It took clear, careful focus to shape the barrier so that it would protect the men and women behind the trucks while leaving the way clear for them to return fire. Once she’d conjured the construct, it became immediately apparent how hard it was going to be to maintain.
Bullet after bullet smacked into her defenses, each one hitting like a heavy punch. Energy crackled through her body as she channeled from batteries to barrier. After the first few dozen bullets, she knew she couldn’t keep it up until the Resistance ship arrived.
But she didn’t have a choice.
She clenched her teeth. If she failed, people died—simple as that. She could do it. She had to.
“Grenades!” someone cried.
Her will nearly broke outright at the pair of dull thunks from the truck bed to her right. She snapped her eyes shut and sank deeper into her extended senses, reaching out to find the deadly little spheres that were about to blow half their line to paste.
Splitting her mind so many ways was nearly insurmountable, but somehow she held the barrier in place, locked onto the grenades, and hurled them back toward the Reds.

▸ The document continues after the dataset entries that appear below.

===== src/hdl/lrmp_pkg.sv =====
// Shared constants, state codes and address map for the recurrence matrix-power unit.
// No dependencies.
package lrmp_pkg;

  localparam int unsigned VALUE_BITS_DEF = 20;
  localparam int unsigned INDEX_BITS_DEF = 31;
  localparam int unsigned MODULUS_RESET  = 666013;

  // Scratch memory: banks of 9 matrix cells at 0, 9, 18; start terms at 27..29.
  localparam int unsigned MEM_DEPTH = 32;
  localparam int unsigned ADDR_W    = 5;
  localparam logic [ADDR_W-1:0] F_ADDR = ADDR_W'(27);

  typedef enum logic [3:0] {
    S_IDLE,
    S_CLR,
    S_RED,
    S_RED_W,
    S_SRD,
    S_SLD,
    S_LOOP,
    S_MRD,
    S_MLD,
    S_MWT,
    S_DONE
  } state_e;

  typedef enum logic [1:0] {
    MODE_ACC,
    MODE_SQR,
    MODE_DOT
  } mode_e;

  function automatic logic [ADDR_W-1:0] cell_addr(input logic [1:0] bank,
                                                  input logic [1:0] row,
                                                  input logic [1:0] col);
    cell_addr = ADDR_W'(bank) * ADDR_W'(9) + ADDR_W'(row) * ADDR_W'(3) + ADDR_W'(col);
  endfunction

endpackage


===== src/hdl/lrmp_mem.sv =====
// Scratch memory for matrix banks and start terms: one write port, two read ports,
// registered read data. Depends on lrmp_pkg.
module lrmp_mem #(
  parameter int unsigned VALUE_BITS = lrmp_pkg::VALUE_BITS_DEF
) (
  input  logic                          clk_i,
  input  logic                          we_i,
  input  logic [lrmp_pkg::ADDR_W-1:0]   waddr_i,
  input  logic [VALUE_BITS-1:0]         wdata_i,
  input  logic [lrmp_pkg::ADDR_W-1:0]   raddr_a_i,
  input  logic [lrmp_pkg::ADDR_W-1:0]   raddr_b_i,
  output logic [VALUE_BITS-1:0]         rdata_a_o,
  output logic [VALUE_BITS-1:0]         rdata_b_o
);
  import lrmp_pkg::*;

  logic [VALUE_BITS-1:0] mem [MEM_DEPTH];

  always_ff @(posedge clk_i) begin
    if (we_i) begin
      mem[waddr_i] <= wdata_i;
    end
    rdata_a_o <= mem[raddr_a_i];
    rdata_b_o <= mem[raddr_b_i];
  end

endmodule


===== src/hdl/lrmp_modmul.sv =====
// Bit-serial modular multiplier: (x * y) mod m, one bit of y per cycle, MSB first.
// Operand x must already be below m. Depends on lrmp_pkg.
module lrmp_modmul #(
  parameter int unsigned VALUE_BITS = lrmp_pkg::VALUE_BITS_DEF
) (
  input  logic                  clk_i,
  input  logic                  rst_ni,
  input  logic                  start_i,
  input  logic [VALUE_BITS-1:0] x_i,
  input  logic [VALUE_BITS-1:0] y_i,
  input  logic [VALUE_BITS-1:0] m_i,
  output logic                  busy_o,
  output logic                  done_o,
  output logic [VALUE_BITS-1:0] p_o
);
  import lrmp_pkg::*;

  localparam int unsigned CNT_W = $clog2(VALUE_BITS + 1);

  logic [VALUE_BITS-1:0] r_q, r_d, x_q, y_q, y_d;
  logic [CNT_W-1:0]      cnt_q, cnt_d;
  logic                  busy_q, busy_d, done_q, done_d;
  logic [VALUE_BITS:0]   dbl, dbl_red, sum;

  always_comb begin
    dbl     = {r_q, 1'b0};
    dbl_red = (dbl >= {1'b0, m_i}) ? dbl - {1'b0, m_i} : dbl;
    sum     = dbl_red + {1'b0, x_q};
    if (y_q[VALUE_BITS-1]) begin
      sum = (sum >= {1'b0, m_i}) ? sum - {1'b0, m_i} : sum;
    end else begin
      sum = dbl_red;
    end
    r_d    = r_q;
    y_d    = y_q;
    cnt_d  = cnt_q;
    busy_d = busy_q;
    done_d = 1'b0;
    if (start_i) begin
      r_d    = '0;
      y_d    = y_i;
      cnt_d  = CNT_W'(VALUE_BITS);
      busy_d = 1'b1;
    end else if (busy_q) begin
      r_d   = sum[VALUE_BITS-1:0];
      y_d   = {y_q[VALUE_BITS-2:0], 1'b0};
      cnt_d = cnt_q - CNT_W'(1);
      if (cnt_q == CNT_W'(1)) begin
        busy_d = 1'b0;
        done_d = 1'b1;
      end
    end
  end

  always_ff @(posedge clk_i or negedge rst_ni) begin
    if (!rst_ni) begin
      busy_q <= 1'b0;
      done_q <= 1'b0;
      cnt_q  <= '0;
    end else begin
      busy_q <= busy_d;
      done_q <= done_d;
      cnt_q  <= cnt_d;
    end
  end

  always_ff @(posedge clk_i) begin
    r_q <= r_d;
    y_q <= y_d;
    if (start_i) begin
      x_q <= x_i;
    end
  end

  assign busy_o = busy_q;
  assign done_o = done_q;
  assign p_o    = r_q;

endmodule


===== src/hdl/linear_recurrence_matrix_power_mod_unit.sv =====
// Work per item: P = popcount(n-2) + bitlen(n-2) - 1 matrix products (none for n = 2), each
// multiply-accumulate going through the single bit-serial modular multiplier.
// One item at a time; the next item is taken the cycle after the result is loaded, also
// while that result still waits on the output register.
// Reset: async active-low, modulus returns to 666013, control idle, memory not cleared.
module linear_recurrence_matrix_power_mod_unit #(
  parameter int unsigned VALUE_BITS = lrmp_pkg::VALUE_BITS_DEF,
  parameter int unsigned INDEX_BITS = lrmp_pkg::INDEX_BITS_DEF,
  localparam int unsigned IN_W  = ((6 * VALUE_BITS + INDEX_BITS + 7) / 8) * 8,
  localparam int unsigned OUT_W = ((VALUE_BITS + 7) / 8) * 8
) (
  input  logic                  clk_i,
  input  logic                  rst_ni,
  input  logic                  cfg_valid_i,
  output logic                  cfg_ready_o,
  input  logic [VALUE_BITS-1:0] cfg_data_i,   // modulus
  input  logic                  s_axis_tvalid,
  output logic                  s_axis_tready,
  // term_zero, term_one, term_two, coef_a, coef_b, coef_c, term_index
  input  logic [IN_W-1:0]       s_axis_tdata,
  output logic                  m_axis_tvalid,
  input  logic                  m_axis_tready,
  output logic [OUT_W-1:0]      m_axis_tdata  // term_value
);
  import lrmp_pkg::*;

  state_e state_q, state_d;
  mode_e  mode_q, mode_d;

  logic [VALUE_BITS-1:0] mod_q, m_eff, one_v;
  logic [VALUE_BITS-1:0] vals_q [6];
  logic [INDEX_BITS-1:0] n_q, e_q, e_d;
  logic [1:0]  abank_q, abank_d, bbank_q, bbank_d, fbank;
  logic [1:0]  i_q, i_d, j_q, j_d, k_q, k_d;
  logic [4:0]  clr_q, clr_d;
  logic [2:0]  red_q, red_d;
  logic [VALUE_BITS-1:0] racc_q, racc_d, res_q, res_d, out_q;
  logic        out_valid_q;
  logic        out_load;
  logic [VALUE_BITS:0] acc_sum;

  logic                  we;
  logic [ADDR_W-1:0]     waddr, raddr_a, raddr_b;
  logic [VALUE_BITS-1:0] wdata, rdata_a, rdata_b;

  logic                  mm_start, mm_busy, mm_done;
  logic [VALUE_BITS-1:0] mm_x, mm_y, mm_p;

  assign m_eff = (mod_q == '0) ? VALUE_BITS'(1) : mod_q;
  assign one_v = (mod_q <= VALUE_BITS'(1)) ? '0 : VALUE_BITS'(1);
  assign fbank = 2'd3 - abank_q - bbank_q;

  assign cfg_ready_o   = 1'b1;
  assign s_axis_tready = (state_q == S_IDLE);
  assign m_axis_tvalid = out_valid_q;
  assign m_axis_tdata  = OUT_W'(out_q);

  lrmp_mem #(.VALUE_BITS(VALUE_BITS)) u_mem (
    .clk_i     (clk_i),
    .we_i      (we),
    .waddr_i   (waddr),
    .wdata_i   (wdata),
    .raddr_a_i (raddr_a),
    .raddr_b_i (raddr_b),
    .rdata_a_o (rdata_a),
    .rdata_b_o (rdata_b)
  );

  lrmp_modmul #(.VALUE_BITS(VALUE_BITS)) u_mul (
    .clk_i   (clk_i),
    .rst_ni  (rst_ni),
    .start_i (mm_start),
    .x_i     (mm_x),
    .y_i     (mm_y),
    .m_i     (m_eff),
    .busy_o  (mm_busy),
    .done_o  (mm_done),
    .p_o     (mm_p)
  );

  always_comb begin
    state_d  = state_q;
    mode_d   = mode_q;
    e_d      = e_q;
    abank_d  = abank_q;
    bbank_d  = bbank_q;
    i_d      = i_q;
    j_d      = j_q;
    k_d      = k_q;
    clr_d    = clr_q;
    red_d    = red_q;
    racc_d   = racc_q;
    res_d    = res_q;
    out_load = 1'b0;
    we       = 1'b0;
    waddr    = '0;
    wdata    = '0;
    raddr_a  = '0;
    raddr_b  = '0;
    mm_start = 1'b0;
    mm_x     = rdata_a;
    mm_y     = rdata_b;
    acc_sum  = {1'b0, racc_q} + {1'b0, mm_p};
    if (acc_sum >= {1'b0, m_eff}) begin
      acc_sum = acc_sum - {1'b0, m_eff};
    end

    case (state_q)
      S_IDLE: begin
        if (s_axis_tvalid) begin
          clr_d   = '0;
          abank_d = 2'd1;
          bbank_d = 2'd0;
          state_d = S_CLR;
        end
      end
      // constant cells of base (bank 0) and identity (bank 1)
      S_CLR: begin
        we    = 1'b1;
        waddr = ADDR_W'(clr_q);
        if (clr_q == 5'd3 || clr_q == 5'd7 || clr_q == 5'd9 || clr_q == 5'd13 ||
            clr_q == 5'd17) begin
          wdata = one_v;
        end
        clr_d = clr_q + 5'd1;
        if (clr_q == 5'd17) begin
          red_d   = '0;
          state_d = S_RED;
        end
      end
      // reduce f0, f1, f2, a, b, c as 1 * v mod m
      S_RED: begin
        mm_start = 1'b1;
        mm_x     = one_v;
        mm_y     = vals_q[red_q];
        state_d  = S_RED_W;
      end
      S_RED_W: begin
        if (mm_done) begin
          we    = 1'b1;
          wdata = mm_p;
          waddr = (red_q < 3'd3) ? F_ADDR + ADDR_W'(red_q) : ADDR_W'(red_q - 3'd3);
          red_d = red_q + 3'd1;
          if (red_q != 3'd5) begin
            state_d = S_RED;
          end else if (n_q < INDEX_BITS'(2)) begin
            state_d = S_SRD;
          end else begin
            e_d     = n_q - INDEX_BITS'(2);
            state_d = S_LOOP;
          end
        end
      end
      S_SRD: begin
        raddr_b = F_ADDR + ADDR_W'(n_q[0]);
        state_d = S_SLD;
      end
      S_SLD: begin
        res_d   = rdata_b;
        state_d = S_DONE;
      end
      S_LOOP: begin
        i_d    = '0;
        j_d    = '0;
        k_d    = '0;
        racc_d = '0;
        if (e_q == '0) begin
          mode_d = MODE_DOT;
        end else if (e_q[0]) begin
          mode_d = MODE_ACC;
        end else begin
          mode_d = MODE_SQR;
        end
        state_d = S_MRD;
      end
      S_MRD: begin
        case (mode_q)
          MODE_ACC: begin
            raddr_a = cell_addr(abank_q, i_q, k_q);
            raddr_b = cell_addr(bbank_q, k_q, j_q);
          end
          MODE_SQR: begin
            raddr_a = cell_addr(bbank_q, i_q, k_q);
            raddr_b = cell_addr(bbank_q, k_q, j_q);
          end
          default: begin
            raddr_a = cell_addr(abank_q, 2'd0, k_q);
            raddr_b = F_ADDR + ADDR_W'(2'd2 - k_q);
          end
        endcase
        state_d = S_MLD;
      end
      S_MLD: begin
        mm_start = 1'b1;
        state_d  = S_MWT;
      end
      S_MWT: begin
        if (mm_done) begin
          racc_d  = acc_sum[VALUE_BITS-1:0];
          state_d = S_MRD;
          k_d     = k_q + 2'd1;
          if (k_q == 2'd2) begin
            k_d    = '0;
            racc_d = '0;
            if (mode_q == MODE_DOT) begin
              res_d   = acc_sum[VALUE_BITS-1:0];
              state_d = S_DONE;
            end else begin
              we    = 1'b1;
              waddr = cell_addr(fbank, i_q, j_q);
              wdata = acc_sum[VALUE_BITS-1:0];
              j_d   = j_q + 2'd1;
              if (j_q == 2'd2) begin
                j_d = '0;
                i_d = i_q + 2'd1;
                if (i_q == 2'd2) begin
                  state_d = S_LOOP;
                  if (mode_q == MODE_ACC) begin
                    abank_d = fbank;
                    if (e_q == INDEX_BITS'(1)) begin
                      e_d = '0;
                    end else begin
                      e_d = {e_q[INDEX_BITS-1:1], 1'b0};
                    end
                  end else begin
                    bbank_d = fbank;
                    e_d     = e_q >> 1;
                  end
                end
              end
            end
          end
        end
      end
      S_DONE: begin
        if (!out_valid_q || m_axis_tready) begin
          out_load = 1'b1;
          state_d  = S_IDLE;
        end
      end
      default: state_d = S_IDLE;
    endcase
  end

  always_ff @(posedge clk_i or negedge rst_ni) begin
    if (!rst_ni) begin
      state_q     <= S_IDLE;
      mode_q      <= MODE_DOT;
      mod_q       <= VALUE_BITS'(MODULUS_RESET);
      out_valid_q <= 1'b0;
      e_q         <= '0;
      abank_q     <= 2'd1;
      bbank_q     <= 2'd0;
      i_q         <= '0;
      j_q         <= '0;
      k_q         <= '0;
      clr_q       <= '0;
      red_q       <= '0;
    end else begin
      state_q <= state_d;
      mode_q  <= mode_d;
      e_q     <= e_d;
      abank_q <= abank_d;
      bbank_q <= bbank_d;
      i_q     <= i_d;
      j_q     <= j_d;
      k_q     <= k_d;
      clr_q   <= clr_d;
      red_q   <= red_d;
      if (cfg_valid_i) begin
        mod_q <= cfg_data_i;
      end
      if (out_load) begin
        out_valid_q <= 1'b1;
      end else if (m_axis_tready) begin
        out_valid_q <= 1'b0;
      end
    end
  end

  always_ff @(posedge clk_i) begin
    racc_q <= racc_d;
    res_q  <= res_d;
    if (out_load) begin
      out_q <= res_q;
    end
    if (s_axis_tvalid && s_axis_tready) begin
      for (int f = 0; f < 6; f++) begin
        vals_q[f] <= s_axis_tdata[f*VALUE_BITS +: VALUE_BITS];
      end
      n_q <= s_axis_tdata[6*VALUE_BITS +: INDEX_BITS];
    end
  end

  // the multiplier is only started when idle
  a_mm_start: assert property (@(posedge clk_i) disable iff (!rst_ni)
    mm_start |-> !mm_busy) else $error("multiplier restarted while busy");

  // product results never land in a bank being read
  a_wr_bank: assert property (@(posedge clk_i) disable iff (!rst_ni)
    (we && state_q == S_MWT) |-> (fbank != abank_q && fbank != bbank_q && fbank != 2'd3))
    else $error("product written over a live bank");

  // a new result is always reduced below the modulus
  a_res_range: assert property (@(posedge clk_i) disable iff (!rst_ni)
    out_load |=> out_q < m_eff) else $error("result not reduced");

endmodule


===== config.mk =====
export PLATFORM = sky130hd
export DESIGN_NAME = linear_recurrence_matrix_power_mod_unit
export DESIGN_NICKNAME = d
export VERILOG_FILES = /design/src/hdl/lrmp_pkg.sv /design/src/hdl/lrmp_mem.sv /design/src/hdl/lrmp_modmul.sv /design/src/hdl/linear_recurrence_matrix_power_mod_unit.sv
export SDC_FILE = /design/constraint.sdc
export NUM_CORES = 2
export LEC_CHECK = 0
export BUFFER_PORTS_ARGS = -buffer_cell sky130_fd_sc_hd__clkbuf_2
export CORE_UTILIZATION = 55
export CTS_BUF_LIST = sky130_fd_sc_hd__clkbuf_4
export DETAILED_ROUTE_END_ITERATION = 7
export GPL_ROUTABILITY_DRIVEN = 0
export PLACE_DENSITY_LB_ADDON = 0.15
export SLEW_MARGIN = 20
export SYNTH_ARGS = -nofsm -noshare
export SYNTH_HDL_FRONTEND = slang
export SYNTH_SLANG_ARGS = --single-unit

===== constraint.sdc =====
create_clock -name clk_i -period 8.1 [get_ports clk_i]
set_input_delay 0.405 -clock clk_i [delete_from_list [all_inputs] [get_ports clk_i]]
set_output_delay 0.405 -clock clk_i [all_outputs]
set_load 0.02 [all_outputs]

==> results.toml <==
[routing]
firstDrtPassIters = 7
vias = 44500
routedWlPerCell_um = 26.1
postRouteAntennaNets = 0
wl_met3_um = 21500
drc = 0
wirelength_um = 179000
wl_met2_um = 82200
first_iter_violations = 6927
m1WireLength_um = 66300
via_per_inst = 6.48
highest_layer = "met5"

[power_and_ir_drop]
power_switching_mw = 7.71
leakagePower_nw = 22.5
seqPwrFrac_pct = 29.6
intPower_mw = 12.6
pwr_density_cell_mw_per_mm2 = 321
irDropWorstVdd_uv = 632
sw_frac_of_total_pct = 38.0
combPwrFrac_pct = 46.7
power.share.clock_pct = 23.6

[layout]
synthToLayoutAreaGrowth_pct = 19.7
final-seq-area_mm2 = 0.0301
layout.nets = 5741
drive_gt1_share_pct = 17.4
fin_area_mm2 = 0.0633
multi_input_area_mm2 = 0.0217
fill_cells = 7099

[clock_tree]
cts_buffers = 295
clk_pin_slew_worst_paths_ps = 80
h-tree-depth = 5
clock_sinks = 1034
clockBufferDepth = 4
clk_latency_ps = 1200
cts_tree = "done"
ctsRootBufferMaster = "clkbuf_4"

[critical_path]
critPathTopFamily = "compound AO/OA/AOI/OAI gates"
cp.arrival_ps = 8570
cpMostUsedCell = "a21oi_1"
critPathMaxStageDelay_ps = 550
critical_path_class = "register to register"
regToRegSetupSlack_ps = 490
timing.rr.start = "mod_q[3]$_DFFE_PN1P_"
reg2regPathDepth = 30
path_buf_inv = 3
rr_endpoint = "u_mul.p_o[7]$_SDFFE_PN0P_"
cp_slowest_cell = "dfstp_2"
cp-end-kind = "register"
worstPathRequired_ps = 9070
worstPathMaxFanout = 27
start_kind = "register"

[placed_design]
placed_area_mm2 = 0.0558
hpwl_um = 98500
io_buffer_count = 197

[synthesis]
synth_ff_type = "edfxtp_1"
synth-edff-count = 891
synthCells = 4753
synth_area_mm2 = 0.0529
yosysSeqAreaShare_pct = 56.8
async_flop_share_pct = 8.03
yosys_warnings = 0
synth_seq_cells = 1034
syn_area_per_cell_um2 = 11.1
synth_cell_type_count = 84

[sta]
finalSetupTns_ps = 0
tightest_slew_ps = 1470
finalMaxSlewViolations = 0
hold_viol = 0
min_period_over_period_pct = 93.9
relSlewSlack_pct = 2.25
fin_skew_ps = 135
fmax_mhz = 131
rsz0062_at_grt = "false"
finalSetupViolCount = 0
finalCriticalPeriod_ps = 7610

[floorplanning]
ios = 204
core_area_mm2 = 0.0952
initial_core_util_pct = 55.6
dieArea_mm2 = 0.0974
rows = 113
die_h_um = 312
die_w_um = 312

[hold_path]
min_path_type = "input port to register"
whs_endpoint = "mod_q[8]$_DFFE_PN1P_"
hold_depth = 2
min_from = "cfg_valid_i"

[global_routing]
grt.overflow.total = 0
grt_pass1_wl_um = 263000
grt_pass1_vias = 43400
antenna_found_initial = 11
grt_max_degree = 173
grt_usage_pct = 36.1

[run_status]
outcome = "complete, no violations"

[flow_run]
drv_cap = 0
synth_stat cells (all sizes together) (4+ instances only):
| master | n | share of area, % |
|---|---|---|
| inv | 90 | 0.64 |
| nand2b | 17 | 0.20 |
| nor3 | 41 | 0.41 |
| a22o | 8 | 0.13 |
| dfstp | 12 | 0.60 |
| o31a | 8 | 0.13 |
| nand4 | 18 | 0.21 |
| o31ai | 11 | 0.17 |
| nor2 | 506 | 3.6 |
| a22oi | 6 | 0.085 |
| dfrtp | 71 | 3.4 |
| mux2i | 217 | 4.1 |
| a31o | 6 | 0.099 |
| clkbuf | 283 | 2.0 |
| nor3b | 4 | 0.057 |
| a211oi | 324 | 4.6 |
| a21oi | 292 | 2.8 |
| o21a | 37 | 0.53 |
| fa | 17 | 0.64 |
| o21ai | 255 | 2.6 |
| mux4 | 20 | 0.85 |
| xnor2 | 79 | 1.3 |
| o21bai | 10 | 0.14 |
| and2 | 6 | 0.071 |
| and3 | 11 | 0.13 |
| a21o | 74 | 1.1 |
| a31oi | 82 | 0.97 |
| nand2 | 534 | 3.8 |
| a311oi | 120 | 2.0 |
| nand3b | 6 | 0.085 |
| nor4 | 17 | 0.23 |
| buf | 53 | 0.56 |
| or3 | 19 | 0.23 |
| edfxtp | 891 | 51 |
| or4 | 9 | 0.13 |
| nand3 | 28 | 0.26 |
| mux2 | 21 | 0.45 |
| xor2 | 42 | 0.70 |
| nor2b | 39 | 0.46 |
| or2 | 5 | 0.059 |
| o22ai | 177 | 2.1 |
| dfxtp | 60 | 2.3 |
| o211ai | 45 | 0.64 |
| ha | 139 | 3.3 |
power by group through the flow:
| stage | combinational (mW) | clock [mW] | sequential, mW |
|---|---|---|---|
| 2_1_floorplan | 6.69 | 0 | 6.12 |
| 3_3_place_gp | 8.86 | 0 | 6.13 |
| 3_5_place_dp | 9.01 | 0 | 6.13 |
| 4_1_cts | 9.20 | 4.78 | 6.02 |
| 5_1_grt | 10.3 | 5.12 | 6.02 |
| 6_report | 9.49 | 4.80 | 6.02 |
state kept, by name (all words and copies together) (netlist names), 20 cells and up:
register,flops
u_mem.rdata_a_o,20
vals_q,120
u_mem.rdata_b_o,20
mod_q,20
e_q,31
racc_q,20
res_q,20
out_q,20
u_mul.y_q,20
u_mem.mem,640
u_mul.p_o,20
n_q,31
u_mul.x_q,20
cells in the final DEF (no fill, tap or decap), types with 69 or more instances in the layout:
cell	netlist	routed
nor2_1	506	466
ha_1	139	139
o21ai_0	224	202
mux2i_1	216	216
a311oi_1	120	120
clkbuf_2	0	196
a211oi_1	324	323
o22ai_1	177	176
inv_1	90	90
a21oi_1	292	290
a21o_1	74	73
dfrtp_1	71	69
a31oi_1	82	81
xnor2_1	79	79
nand2_1	533	527
clkbuf_4	0	442
edfxtp_1	891	891
buf_4	6	103
dlygate4sd3_1	0	362
worst reg2reg max path: cells and delay by family, from the launching register on:
family / cells / cell delay (ps)
muxes: 3 / 800
buffers and inverters: 3 / 490
adders and majority gates: 3 / 1020
AOI/OAI and AO/OA: 12 / 2410
and+or+nand+nor: 8 / 2000
DFF: 1 / 550
xor gates and xnor gates: 1 / 200
cells by family (layout without fill, tap and decap cells):
kind of cell,Yosys count,count (layout),synth area share (%)
AND/OR/NAND/NOR,1269,1269,10.1
flip-flops,1034,1034,56.8
buffers and inverters,427,1274,3.21
AO/OA/AOI/OAI,1486,1486,18.5
XOR/XNOR,121,121,2.00
multiplexers,258,258,5.43
adder cells (fa/ha/maj),156,156,3.93
other,2,9,0.0142
metal layers:
layer	up-vias	track usage (%)
li1	19600	-
met1	21200	46.8
met4	8	19.7
met2	3111	55.7
met3	622	9.25
met5	-	0
through the flow:
stage / utilization, % / std cells / power (mW) / hold WS [ps] / setup WS (ps)
after floorplan: - / 4756 / 12.8 / 109 / 1200
after global placement: 58.5 / 5995 / 15.0 / 316 / 122
after detailed placement: 58.6 / 6002 / 15.1 / 313 / 129
after CTS: 66.2 / 6857 / 20.0 / 5.31 / 41.0
after global routing: 66.5 / 6871 / 21.4 / 123 / 96.4
final: 66.5 / 6872 / 20.3 / 140 / 495
how the worst max path moves through the flow:
stage | from | endpoint | slack [ps] | cells after the start
finish | mod_q[3]$_DFFE_PN1P_ | u_mul.p_o[7]$_SDFFE_PN0P_ | 490 | 30
detailed placement | mod_q[1]$_DFFE_PN0P_ | u_mul.p_o[7]$_SDFFE_PN0P_ | 130 | 32
global route | mod_q[1]$_DFFE_PN0P_ | u_mul.p_o[6]$_SDFFE_PN0P_ | 100 | 36
global placement | mod_q[8]$_DFFE_PN1P_ | u_mul.p_o[7]$_SDFFE_PN0P_ | 120 | 32
floorplan | mod_q[2]$_DFFE_PN1P_ | u_mul.p_o[0]$_SDFFE_PN0P_ | 1200 | 30
CTS | mod_q[1]$_DFFE_PN0P_ | u_mul.p_o[7]$_SDFFE_PN0P_ | 40 | 32
area by class of cell:
type                    instances  area share (%)
diodes                          4          0.0158
clock buffers                 442            5.24
clock inverters                50           0.407
inverters                      91           0.540
multi-input cells            3295            34.3
flip-flops and latches       1034            47.5
well taps                    1265            2.50
repair buffers                691            9.48
timing repair:
item / 4_1_cts / 5_1_grt
setup buffers: 0 / 1
endpoints found under the hold margin: 283 / 0
hold buffers: 363 / 0
setup endpoints to repair: 0 / 19
resized for setup: 0 / 9
(Power assumes the default switching activity.)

She opened her eyes just in time to see the grenades detonate in front of the enemy line and knock a couple of Reds from their feet. A hot rush of air surged against the barrier. Then it was gone.
A fierce cheer went up from the Resistance line.
“Well done,” Alaric said next to her.
Had it been? Then maybe fate could be kind and get that damn ship there before she had to do it again.
Even if there had been somewhere left to go, she doubted their trucks would run, given the pounding they were taking. And given the pounding she and her barrier were taking, there wouldn’t be much left for the ship to collect if it didn’t get here in the next few minutes.
A soldier from the warehouse rushed over to Alaric. The nest was ready at the warehouse entrance, and the ship would be there in less than ten minutes.
Cold dread wrapped its arms around her chest. Five minutes would be bad enough. Ten would be damn near impossible.
But a ship was coming. And they were holding. All she had to do was keep holding.
She growled wordlessly as three more pairs of headlights appeared at the far end of the row of warehouses.
“Shit,” said Alaric next to her.
“Incoming ship!” someone cried to their left.
That was it. If that was the Red King—hell, if it was even his maid—they were screwed.
The ship soared in over the left row of warehouses and slowed over the Reds. She squinted against the floodlights blazing down on their engagement and waited to glimpse their condemnation.
Some thirty feet above them, Jarek’s armored figure sprang into the open air. Rachel tensed as he came to a brutally fast landing, but he turned his momentum into a ballistic roll and sprang to his feet without missing a beat.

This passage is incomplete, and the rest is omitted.